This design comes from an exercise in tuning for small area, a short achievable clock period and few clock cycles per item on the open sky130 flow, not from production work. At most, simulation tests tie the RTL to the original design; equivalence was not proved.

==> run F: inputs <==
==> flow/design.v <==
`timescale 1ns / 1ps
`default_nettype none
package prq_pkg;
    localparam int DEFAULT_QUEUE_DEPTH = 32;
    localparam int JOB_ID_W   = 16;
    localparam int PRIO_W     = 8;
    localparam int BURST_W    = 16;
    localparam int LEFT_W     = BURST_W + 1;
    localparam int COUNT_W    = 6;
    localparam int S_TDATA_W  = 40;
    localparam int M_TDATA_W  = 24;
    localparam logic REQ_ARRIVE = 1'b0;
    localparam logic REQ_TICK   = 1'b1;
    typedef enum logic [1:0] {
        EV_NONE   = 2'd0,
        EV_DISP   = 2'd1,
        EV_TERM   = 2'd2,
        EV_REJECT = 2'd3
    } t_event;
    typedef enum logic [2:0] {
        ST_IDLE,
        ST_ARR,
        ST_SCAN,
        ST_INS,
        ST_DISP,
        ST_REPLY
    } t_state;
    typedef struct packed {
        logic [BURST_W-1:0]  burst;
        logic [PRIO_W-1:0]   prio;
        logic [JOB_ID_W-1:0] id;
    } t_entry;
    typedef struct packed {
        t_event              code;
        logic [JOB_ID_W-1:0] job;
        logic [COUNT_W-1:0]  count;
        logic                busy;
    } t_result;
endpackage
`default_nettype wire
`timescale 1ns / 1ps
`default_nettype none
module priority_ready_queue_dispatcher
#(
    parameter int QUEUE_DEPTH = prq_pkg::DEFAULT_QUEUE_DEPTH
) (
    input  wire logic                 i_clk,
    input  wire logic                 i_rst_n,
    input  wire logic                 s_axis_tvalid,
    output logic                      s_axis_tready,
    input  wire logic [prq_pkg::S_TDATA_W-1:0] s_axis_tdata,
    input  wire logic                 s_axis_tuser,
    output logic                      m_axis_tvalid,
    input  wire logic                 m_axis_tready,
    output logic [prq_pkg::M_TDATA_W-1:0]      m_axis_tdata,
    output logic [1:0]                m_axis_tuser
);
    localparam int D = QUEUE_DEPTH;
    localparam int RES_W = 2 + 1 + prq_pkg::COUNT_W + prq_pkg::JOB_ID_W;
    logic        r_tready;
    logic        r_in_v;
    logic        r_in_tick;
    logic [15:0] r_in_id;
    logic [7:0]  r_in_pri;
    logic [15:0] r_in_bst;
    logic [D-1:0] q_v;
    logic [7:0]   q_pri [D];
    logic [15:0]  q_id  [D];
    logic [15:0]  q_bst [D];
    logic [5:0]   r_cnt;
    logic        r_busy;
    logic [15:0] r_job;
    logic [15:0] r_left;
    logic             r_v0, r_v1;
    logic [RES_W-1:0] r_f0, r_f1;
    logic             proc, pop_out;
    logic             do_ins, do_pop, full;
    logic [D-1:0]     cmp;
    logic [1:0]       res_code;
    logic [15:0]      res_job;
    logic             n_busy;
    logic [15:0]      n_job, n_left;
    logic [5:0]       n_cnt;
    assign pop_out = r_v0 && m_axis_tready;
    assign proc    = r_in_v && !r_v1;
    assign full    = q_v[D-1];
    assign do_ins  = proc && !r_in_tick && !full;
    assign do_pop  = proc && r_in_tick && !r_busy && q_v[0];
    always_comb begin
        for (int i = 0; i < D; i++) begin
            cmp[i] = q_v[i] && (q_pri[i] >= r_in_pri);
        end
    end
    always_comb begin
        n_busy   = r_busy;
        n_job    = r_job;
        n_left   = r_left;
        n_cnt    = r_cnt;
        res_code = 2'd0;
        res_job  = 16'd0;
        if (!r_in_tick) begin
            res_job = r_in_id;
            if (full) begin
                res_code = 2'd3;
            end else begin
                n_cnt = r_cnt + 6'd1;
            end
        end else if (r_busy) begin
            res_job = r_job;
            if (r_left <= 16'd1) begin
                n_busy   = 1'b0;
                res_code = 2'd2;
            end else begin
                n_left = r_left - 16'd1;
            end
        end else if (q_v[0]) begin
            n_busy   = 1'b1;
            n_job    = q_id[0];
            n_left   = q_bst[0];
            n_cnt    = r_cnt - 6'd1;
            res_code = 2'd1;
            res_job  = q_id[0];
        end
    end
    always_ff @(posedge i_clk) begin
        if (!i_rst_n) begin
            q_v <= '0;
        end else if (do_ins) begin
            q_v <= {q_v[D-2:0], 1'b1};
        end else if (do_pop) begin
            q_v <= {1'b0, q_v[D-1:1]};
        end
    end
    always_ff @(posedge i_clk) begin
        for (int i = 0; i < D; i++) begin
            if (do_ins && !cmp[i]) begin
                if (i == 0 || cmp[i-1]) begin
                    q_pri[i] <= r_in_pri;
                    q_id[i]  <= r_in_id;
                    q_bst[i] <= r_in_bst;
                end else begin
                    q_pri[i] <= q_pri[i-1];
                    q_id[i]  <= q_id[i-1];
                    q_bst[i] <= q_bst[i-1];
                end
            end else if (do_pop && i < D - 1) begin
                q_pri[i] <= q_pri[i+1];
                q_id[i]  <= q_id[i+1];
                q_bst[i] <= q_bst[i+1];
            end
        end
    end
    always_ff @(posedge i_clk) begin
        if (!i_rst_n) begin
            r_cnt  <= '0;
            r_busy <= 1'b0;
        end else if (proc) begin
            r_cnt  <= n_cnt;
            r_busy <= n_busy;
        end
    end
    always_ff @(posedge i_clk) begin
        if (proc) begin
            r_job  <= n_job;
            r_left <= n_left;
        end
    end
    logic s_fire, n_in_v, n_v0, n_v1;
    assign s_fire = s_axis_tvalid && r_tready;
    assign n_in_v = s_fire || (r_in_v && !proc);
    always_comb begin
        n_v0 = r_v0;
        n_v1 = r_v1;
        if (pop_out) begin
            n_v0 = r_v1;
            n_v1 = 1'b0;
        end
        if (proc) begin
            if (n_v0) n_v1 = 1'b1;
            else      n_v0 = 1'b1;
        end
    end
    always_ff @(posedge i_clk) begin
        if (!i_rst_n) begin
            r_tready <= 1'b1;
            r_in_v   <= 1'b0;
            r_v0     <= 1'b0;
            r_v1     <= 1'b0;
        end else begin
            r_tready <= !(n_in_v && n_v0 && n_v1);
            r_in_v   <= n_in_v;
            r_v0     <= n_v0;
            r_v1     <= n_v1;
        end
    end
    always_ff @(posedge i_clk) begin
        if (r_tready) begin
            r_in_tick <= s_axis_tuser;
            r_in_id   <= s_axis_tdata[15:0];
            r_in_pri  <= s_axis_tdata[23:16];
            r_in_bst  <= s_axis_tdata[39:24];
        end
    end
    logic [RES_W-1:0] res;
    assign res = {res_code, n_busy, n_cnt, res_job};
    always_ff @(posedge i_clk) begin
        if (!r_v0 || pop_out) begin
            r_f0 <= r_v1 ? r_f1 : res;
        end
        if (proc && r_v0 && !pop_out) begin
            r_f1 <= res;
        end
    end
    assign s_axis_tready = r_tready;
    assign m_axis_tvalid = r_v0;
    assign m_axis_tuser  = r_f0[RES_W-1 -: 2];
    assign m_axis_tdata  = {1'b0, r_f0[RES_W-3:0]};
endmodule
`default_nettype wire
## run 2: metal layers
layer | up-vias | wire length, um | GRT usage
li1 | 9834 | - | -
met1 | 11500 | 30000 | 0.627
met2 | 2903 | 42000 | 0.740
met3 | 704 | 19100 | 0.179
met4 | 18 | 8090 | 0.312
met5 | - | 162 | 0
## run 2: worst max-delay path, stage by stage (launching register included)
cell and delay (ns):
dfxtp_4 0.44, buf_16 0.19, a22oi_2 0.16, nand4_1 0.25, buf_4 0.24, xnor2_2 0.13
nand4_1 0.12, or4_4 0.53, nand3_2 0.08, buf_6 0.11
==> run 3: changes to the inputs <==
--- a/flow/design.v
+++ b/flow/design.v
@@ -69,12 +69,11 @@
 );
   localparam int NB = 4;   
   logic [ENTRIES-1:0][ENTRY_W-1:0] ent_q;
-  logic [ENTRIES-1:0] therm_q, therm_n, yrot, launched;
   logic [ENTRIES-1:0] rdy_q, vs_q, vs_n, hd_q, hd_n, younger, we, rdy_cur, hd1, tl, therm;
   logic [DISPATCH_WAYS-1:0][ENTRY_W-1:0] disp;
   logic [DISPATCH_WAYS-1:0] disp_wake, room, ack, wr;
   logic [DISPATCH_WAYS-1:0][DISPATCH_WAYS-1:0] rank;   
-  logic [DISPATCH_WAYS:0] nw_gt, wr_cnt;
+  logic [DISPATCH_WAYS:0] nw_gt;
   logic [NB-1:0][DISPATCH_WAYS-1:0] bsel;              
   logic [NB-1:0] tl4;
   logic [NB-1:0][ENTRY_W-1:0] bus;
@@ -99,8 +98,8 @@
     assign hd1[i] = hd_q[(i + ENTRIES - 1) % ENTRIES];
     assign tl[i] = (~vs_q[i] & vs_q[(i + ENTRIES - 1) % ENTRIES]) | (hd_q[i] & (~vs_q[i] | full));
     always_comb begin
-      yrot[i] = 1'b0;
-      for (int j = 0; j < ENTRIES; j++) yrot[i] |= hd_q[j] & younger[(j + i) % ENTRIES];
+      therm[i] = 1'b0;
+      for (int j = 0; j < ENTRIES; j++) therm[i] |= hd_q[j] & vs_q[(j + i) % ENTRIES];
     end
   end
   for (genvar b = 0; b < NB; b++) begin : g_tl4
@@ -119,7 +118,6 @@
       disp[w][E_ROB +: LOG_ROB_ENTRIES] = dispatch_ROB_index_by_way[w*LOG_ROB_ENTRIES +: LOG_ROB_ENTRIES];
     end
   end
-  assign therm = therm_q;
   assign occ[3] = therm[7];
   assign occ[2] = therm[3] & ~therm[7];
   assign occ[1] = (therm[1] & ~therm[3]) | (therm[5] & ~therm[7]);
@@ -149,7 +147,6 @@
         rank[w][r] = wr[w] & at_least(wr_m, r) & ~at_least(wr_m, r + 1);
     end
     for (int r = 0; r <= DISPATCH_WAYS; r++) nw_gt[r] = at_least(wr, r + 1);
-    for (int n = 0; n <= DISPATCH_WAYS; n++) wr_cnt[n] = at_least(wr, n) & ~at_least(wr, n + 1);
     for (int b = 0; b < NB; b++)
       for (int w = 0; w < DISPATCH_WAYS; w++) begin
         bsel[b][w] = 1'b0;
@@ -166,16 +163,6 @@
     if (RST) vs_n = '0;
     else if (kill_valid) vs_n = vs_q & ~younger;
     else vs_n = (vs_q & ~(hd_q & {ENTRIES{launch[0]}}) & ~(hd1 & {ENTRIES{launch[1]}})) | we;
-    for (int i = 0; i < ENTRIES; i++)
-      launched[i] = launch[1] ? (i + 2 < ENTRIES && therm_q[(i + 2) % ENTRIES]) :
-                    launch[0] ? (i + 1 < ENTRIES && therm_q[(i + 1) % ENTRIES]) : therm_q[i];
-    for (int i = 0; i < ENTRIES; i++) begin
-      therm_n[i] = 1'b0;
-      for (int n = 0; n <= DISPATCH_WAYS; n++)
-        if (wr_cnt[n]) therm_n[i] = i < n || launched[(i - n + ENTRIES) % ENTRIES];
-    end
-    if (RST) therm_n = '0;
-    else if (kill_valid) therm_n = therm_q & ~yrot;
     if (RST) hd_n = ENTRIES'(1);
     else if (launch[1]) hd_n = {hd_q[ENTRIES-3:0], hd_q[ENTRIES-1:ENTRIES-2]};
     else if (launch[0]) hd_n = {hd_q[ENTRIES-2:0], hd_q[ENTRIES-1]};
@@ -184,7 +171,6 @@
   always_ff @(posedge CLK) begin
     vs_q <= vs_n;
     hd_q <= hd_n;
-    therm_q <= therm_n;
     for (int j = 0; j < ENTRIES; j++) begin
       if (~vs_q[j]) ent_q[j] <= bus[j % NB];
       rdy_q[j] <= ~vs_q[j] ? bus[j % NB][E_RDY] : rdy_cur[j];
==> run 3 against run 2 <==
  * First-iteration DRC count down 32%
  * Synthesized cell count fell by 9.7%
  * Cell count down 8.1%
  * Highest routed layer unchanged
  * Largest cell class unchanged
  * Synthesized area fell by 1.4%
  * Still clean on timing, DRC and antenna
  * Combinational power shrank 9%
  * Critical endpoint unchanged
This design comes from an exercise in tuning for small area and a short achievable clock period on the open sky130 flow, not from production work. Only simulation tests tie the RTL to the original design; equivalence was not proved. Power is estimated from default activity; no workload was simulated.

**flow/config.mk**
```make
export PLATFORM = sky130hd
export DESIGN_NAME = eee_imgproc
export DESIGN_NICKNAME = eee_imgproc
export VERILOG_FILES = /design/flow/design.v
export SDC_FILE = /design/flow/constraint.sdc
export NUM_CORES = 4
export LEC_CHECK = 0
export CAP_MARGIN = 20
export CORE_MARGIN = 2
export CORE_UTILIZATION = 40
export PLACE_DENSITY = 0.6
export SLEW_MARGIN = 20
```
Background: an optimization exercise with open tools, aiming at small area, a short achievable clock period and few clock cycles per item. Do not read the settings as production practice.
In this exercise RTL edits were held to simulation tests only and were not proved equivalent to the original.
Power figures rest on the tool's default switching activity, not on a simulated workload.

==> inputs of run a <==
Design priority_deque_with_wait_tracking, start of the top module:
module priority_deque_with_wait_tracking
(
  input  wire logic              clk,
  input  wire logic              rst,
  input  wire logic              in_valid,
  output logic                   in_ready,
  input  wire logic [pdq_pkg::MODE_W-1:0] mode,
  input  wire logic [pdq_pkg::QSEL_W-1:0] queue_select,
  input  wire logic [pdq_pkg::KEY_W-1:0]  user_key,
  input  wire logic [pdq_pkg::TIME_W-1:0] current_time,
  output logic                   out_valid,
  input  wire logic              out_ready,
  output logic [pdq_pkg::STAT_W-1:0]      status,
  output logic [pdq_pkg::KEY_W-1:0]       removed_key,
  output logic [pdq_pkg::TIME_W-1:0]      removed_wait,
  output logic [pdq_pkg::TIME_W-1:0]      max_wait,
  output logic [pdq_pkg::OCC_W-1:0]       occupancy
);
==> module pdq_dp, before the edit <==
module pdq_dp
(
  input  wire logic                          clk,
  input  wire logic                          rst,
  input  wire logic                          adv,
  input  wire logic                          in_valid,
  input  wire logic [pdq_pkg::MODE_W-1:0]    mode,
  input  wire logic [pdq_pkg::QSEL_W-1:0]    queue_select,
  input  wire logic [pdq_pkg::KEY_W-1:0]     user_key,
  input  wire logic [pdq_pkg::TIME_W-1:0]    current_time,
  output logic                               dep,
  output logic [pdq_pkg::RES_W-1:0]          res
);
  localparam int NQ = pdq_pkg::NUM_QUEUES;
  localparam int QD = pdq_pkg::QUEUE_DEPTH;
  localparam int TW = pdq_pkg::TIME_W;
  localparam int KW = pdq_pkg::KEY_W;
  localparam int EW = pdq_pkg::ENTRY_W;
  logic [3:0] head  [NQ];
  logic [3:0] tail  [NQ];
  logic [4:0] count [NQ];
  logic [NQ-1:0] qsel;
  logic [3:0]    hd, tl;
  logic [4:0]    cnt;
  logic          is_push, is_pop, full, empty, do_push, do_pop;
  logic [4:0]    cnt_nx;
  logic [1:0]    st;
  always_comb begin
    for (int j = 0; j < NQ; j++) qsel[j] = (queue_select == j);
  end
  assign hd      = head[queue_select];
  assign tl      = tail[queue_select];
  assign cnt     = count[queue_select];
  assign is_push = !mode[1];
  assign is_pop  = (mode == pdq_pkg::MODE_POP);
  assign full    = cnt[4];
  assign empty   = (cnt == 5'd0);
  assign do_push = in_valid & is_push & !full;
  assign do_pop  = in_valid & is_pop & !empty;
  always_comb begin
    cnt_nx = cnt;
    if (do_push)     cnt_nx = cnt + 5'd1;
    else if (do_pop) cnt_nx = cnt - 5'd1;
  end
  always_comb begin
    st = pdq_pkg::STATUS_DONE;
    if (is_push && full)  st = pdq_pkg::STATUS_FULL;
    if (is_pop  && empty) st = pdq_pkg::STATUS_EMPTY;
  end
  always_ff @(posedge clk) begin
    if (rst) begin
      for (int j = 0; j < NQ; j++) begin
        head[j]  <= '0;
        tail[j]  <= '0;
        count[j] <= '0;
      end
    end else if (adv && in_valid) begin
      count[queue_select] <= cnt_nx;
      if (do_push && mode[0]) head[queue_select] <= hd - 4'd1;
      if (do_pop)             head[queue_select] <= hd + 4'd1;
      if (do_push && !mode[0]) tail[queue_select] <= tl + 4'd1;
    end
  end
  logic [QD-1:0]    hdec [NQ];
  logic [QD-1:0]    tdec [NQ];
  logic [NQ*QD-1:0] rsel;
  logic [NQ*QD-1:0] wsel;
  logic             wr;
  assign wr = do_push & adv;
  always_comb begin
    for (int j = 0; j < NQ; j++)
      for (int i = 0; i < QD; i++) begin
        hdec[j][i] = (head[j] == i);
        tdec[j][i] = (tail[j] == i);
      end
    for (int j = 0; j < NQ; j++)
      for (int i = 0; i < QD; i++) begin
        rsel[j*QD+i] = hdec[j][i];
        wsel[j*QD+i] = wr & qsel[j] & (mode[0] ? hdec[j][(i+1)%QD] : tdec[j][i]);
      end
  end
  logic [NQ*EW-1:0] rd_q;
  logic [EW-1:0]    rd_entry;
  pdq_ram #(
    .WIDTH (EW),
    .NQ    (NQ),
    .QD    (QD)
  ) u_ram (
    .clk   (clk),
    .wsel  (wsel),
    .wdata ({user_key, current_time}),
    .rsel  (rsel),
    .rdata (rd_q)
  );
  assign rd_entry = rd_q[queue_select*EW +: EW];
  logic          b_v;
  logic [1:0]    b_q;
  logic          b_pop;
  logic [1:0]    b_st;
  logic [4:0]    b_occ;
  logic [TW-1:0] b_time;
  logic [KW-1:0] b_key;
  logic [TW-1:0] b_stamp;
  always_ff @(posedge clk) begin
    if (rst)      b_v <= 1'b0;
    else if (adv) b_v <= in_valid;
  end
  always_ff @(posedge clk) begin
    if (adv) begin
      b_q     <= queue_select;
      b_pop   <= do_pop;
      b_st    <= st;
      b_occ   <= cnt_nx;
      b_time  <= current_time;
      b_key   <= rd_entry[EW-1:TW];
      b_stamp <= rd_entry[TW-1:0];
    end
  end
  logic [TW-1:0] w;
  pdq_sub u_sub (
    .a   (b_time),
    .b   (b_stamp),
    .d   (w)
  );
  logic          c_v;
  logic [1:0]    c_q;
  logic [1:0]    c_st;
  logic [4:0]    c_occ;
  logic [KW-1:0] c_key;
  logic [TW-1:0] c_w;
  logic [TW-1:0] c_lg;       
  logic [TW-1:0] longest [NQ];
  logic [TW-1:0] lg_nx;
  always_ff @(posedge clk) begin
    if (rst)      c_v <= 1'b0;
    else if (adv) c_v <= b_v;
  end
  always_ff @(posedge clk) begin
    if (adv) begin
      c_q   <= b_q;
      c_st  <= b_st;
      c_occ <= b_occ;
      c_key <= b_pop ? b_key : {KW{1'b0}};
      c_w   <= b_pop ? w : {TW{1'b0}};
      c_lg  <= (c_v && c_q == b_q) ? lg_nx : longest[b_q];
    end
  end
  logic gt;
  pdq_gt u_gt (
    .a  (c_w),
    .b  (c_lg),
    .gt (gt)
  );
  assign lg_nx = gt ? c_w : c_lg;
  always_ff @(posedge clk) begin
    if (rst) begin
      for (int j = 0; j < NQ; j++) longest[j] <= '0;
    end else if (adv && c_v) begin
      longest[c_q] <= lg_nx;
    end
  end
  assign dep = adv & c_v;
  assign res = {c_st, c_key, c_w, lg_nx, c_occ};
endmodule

■ AIM OF THE TASK: Could you set down, word for word, only the lines above from the line with "younger[(j + i) % ENTRIES];" to the line with "else if (launch[1])", including both?

■ RESPONSE TO THE EXERCISE:
-      for (int j = 0; j < ENTRIES; j++) yrot[i] |= hd_q[j] & younger[(j + i) % ENTRIES];
+      therm[i] = 1'b0;
+      for (int j = 0; j < ENTRIES; j++) therm[i] |= hd_q[j] & vs_q[(j + i) % ENTRIES];
     end
   end
   for (genvar b = 0; b < NB; b++) begin : g_tl4
@@ -119,7 +118,6 @@
       disp[w][E_ROB +: LOG_ROB_ENTRIES] = dispatch_ROB_index_by_way[w*LOG_ROB_ENTRIES +: LOG_ROB_ENTRIES];
     end
   end
-  assign therm = therm_q;
   assign occ[3] = therm[7];
   assign occ[2] = therm[3] & ~therm[7];
   assign occ[1] = (therm[1] & ~therm[3]) | (therm[5] & ~therm[7]);
@@ -149,7 +147,6 @@
         rank[w][r] = wr[w] & at_least(wr_m, r) & ~at_least(wr_m, r + 1);
     end
     for (int r = 0; r <= DISPATCH_WAYS; r++) nw_gt[r] = at_least(wr, r + 1);
-    for (int n = 0; n <= DISPATCH_WAYS; n++) wr_cnt[n] = at_least(wr, n) & ~at_least(wr, n + 1);
     for (int b = 0; b < NB; b++)
       for (int w = 0; w < DISPATCH_WAYS; w++) begin
         bsel[b][w] = 1'b0;
@@ -166,16 +163,6 @@
     if (RST) vs_n = '0;
     else if (kill_valid) vs_n = vs_q & ~younger;
     else vs_n = (vs_q & ~(hd_q & {ENTRIES{launch[0]}}) & ~(hd1 & {ENTRIES{launch[1]}})) | we;
-    for (int i = 0; i < ENTRIES; i++)
-      launched[i] = launch[1] ? (i + 2 < ENTRIES && therm_q[(i + 2) % ENTRIES]) :
-                    launch[0] ? (i + 1 < ENTRIES && therm_q[(i + 1) % ENTRIES]) : therm_q[i];
-    for (int i = 0; i < ENTRIES; i++) begin
-      therm_n[i] = 1'b0;
-      for (int n = 0; n <= DISPATCH_WAYS; n++)
-        if (wr_cnt[n]) therm_n[i] = i < n || launched[(i - n + ENTRIES) % ENTRIES];
-    end
-    if (RST) therm_n = '0;
-    else if (kill_valid) therm_n = therm_q & ~yrot;
     if (RST) hd_n = ENTRIES'(1);
     else if (launch[1]) hd_n = {hd_q[ENTRIES-3:0], hd_q[ENTRIES-1:ENTRIES-2]};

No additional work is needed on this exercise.